NLP Text Embedding and Sentiment Practice Reference
This notebook is a practical reference for common NLP tasks used in article analysis workflows. It covers text cleaning, safe keyword filtering, source filtering, VADER sentiment scoring, sentence embeddings, cosine similarity, semantic search, and article text extraction.
The examples use a small in-memory article dataset so the notebook can be run without external files. Replace the sample DataFrame with your own article table when adapting this to a larger pipeline.
Notebook Scope
Use this notebook as a supporting practice and debugging reference, not as a single end-to-end production pipeline.

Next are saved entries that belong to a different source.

--- config.mk ---
export PLATFORM = sky130hd
export DESIGN_NAME = stepper_step_ramp_generator
export DESIGN_NICKNAME = d
export VERILOG_FILES = /design/src/design/ssrg_pkg.sv /design/src/design/stepper_step_ramp_generator.sv
export SDC_FILE = /design/constraint.sdc
export NUM_CORES = 2
export LEC_CHECK = 0
export ABC_CLOCK_PERIOD_IN_PS = 12800
export BUFFER_PORTS_ARGS = -buffer_cell sky130_fd_sc_hd__buf_2
export CORE_ASPECT_RATIO = 1.75
export CORE_MARGIN = 2
export CORE_UTILIZATION = 42
export DETAILED_ROUTE_END_ITERATION = 7
export PLACE_DENSITY = 0.6
export SKIP_LAST_GASP = 1
export SLEW_MARGIN = 20
export SYNTH_ARGS = -nofsm -noshare
export SYNTH_HDL_FRONTEND = slang
export SYNTH_SLANG_ARGS = --single-unit
--- constraint.sdc ---
create_clock -name clk_i -period 12.8 [get_ports clk_i]
set_input_delay 3.84 -clock clk_i [delete_from_list [all_inputs] [get_ports clk_i]]
set_output_delay 3.84 -clock clk_i [all_outputs]
set_load 0.01 [all_outputs]
--- src/design/ssrg_pkg.sv ---
// ----------------------------------------------------------------------------
// ssrg_pkg
// Shared constants, register codes and digit helpers for the step ramp generator.
// ----------------------------------------------------------------------------
package ssrg_pkg;

  localparam int PosW      = 32;
  localparam int PerW      = 16;
  localparam int TolW      = 8;
  localparam int DigitW    = 4;
  localparam int CalcW     = 36;
  localparam int NumDigits = CalcW / DigitW;
  localparam int CntW      = 4;

  localparam int InDataW   = 32;
  localparam int OutFieldW = PosW + 3;
  localparam int OutDataW  = ((OutFieldW + 7) / 8) * 8;
  localparam int OutPadW   = OutDataW - OutFieldW;

  localparam int CfgIdxW   = 3;
  localparam int CfgDataW  = 16;

  localparam logic [CfgIdxW-1:0] CfgEnable     = 3'd0;
  localparam logic [CfgIdxW-1:0] CfgTolerance  = 3'd1;
  localparam logic [CfgIdxW-1:0] CfgFastPeriod = 3'd2;
  localparam logic [CfgIdxW-1:0] CfgSlowPeriod = 3'd3;
  localparam logic [CfgIdxW-1:0] CfgRampSteps  = 3'd4;

  localparam logic            ReqTick        = 1'b0;
  localparam logic            ReqTarget      = 1'b1;

  localparam logic            RstEnable      = 1'b1;
  localparam logic [TolW-1:0] RstTolerance   = 8'd5;
  localparam logic [PerW-1:0] RstFastPeriod  = 16'd1000;
  localparam logic [PerW-1:0] RstSlowPeriod  = 16'd2000;
  localparam logic [PerW-1:0] RstRampSteps   = 16'd200;

  // a + ~b + cin on one digit; carry out in the top bit
  function automatic logic [DigitW:0] dig_sub(input logic [DigitW-1:0] a,
                                              input logic [DigitW-1:0] b,
                                              input logic              cin);
    logic [DigitW:0] s;
    s = {1'b0, a} + {1'b0, ~b} + {{DigitW{1'b0}}, cin};
    return s;
  endfunction

  // LSB-first less-than: a higher digit overrides the lower result
  function automatic logic dig_lt(input logic [DigitW-1:0] a,
                                  input logic [DigitW-1:0] b,
                                  input logic              lt_prev);
    logic r;
    r = (a < b) | ((a == b) & lt_prev);
    return r;
  endfunction

endpackage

It is useful when you need to:
- Clean article text before NLP processing.
- Build keyword filters that do not break on special characters.
- Score article sentiment with a fast rule-based baseline.
- Convert sentences or articles into embedding vectors.
- Compare text meaning with cosine similarity.
- Build a small semantic search example.
- Keep URL fetching separate from article text extraction.
Install Packages
Run this cell once in a fresh environment. The embedding model is downloaded the first time it is loaded.
%pip install pandas numpy nltk sentence-transformers scikit-learn requests trafilatura
Imports and Settings
The examples use pandas for tabular data, regular expressions for keyword matching, VADER for sentiment, and SentenceTransformer for sentence-level embeddings.
import re
import numpy as np
import pandas as pd
import nltk
from nltk.sentiment import SentimentIntensityAnalyzer
from sklearn.metrics.pairwise import cosine_similarity
from sentence_transformers import SentenceTransformer
pd.set_option("display.max_colwidth", 120)
nltk.download("vader_lexicon", quiet=True)
True
Create a Small Article Dataset
The reference examples use a small article dataset with realistic columns:
article_textcontains the article body or summary.clean_sourcecontains a normalized source name.urlcontains the source URL.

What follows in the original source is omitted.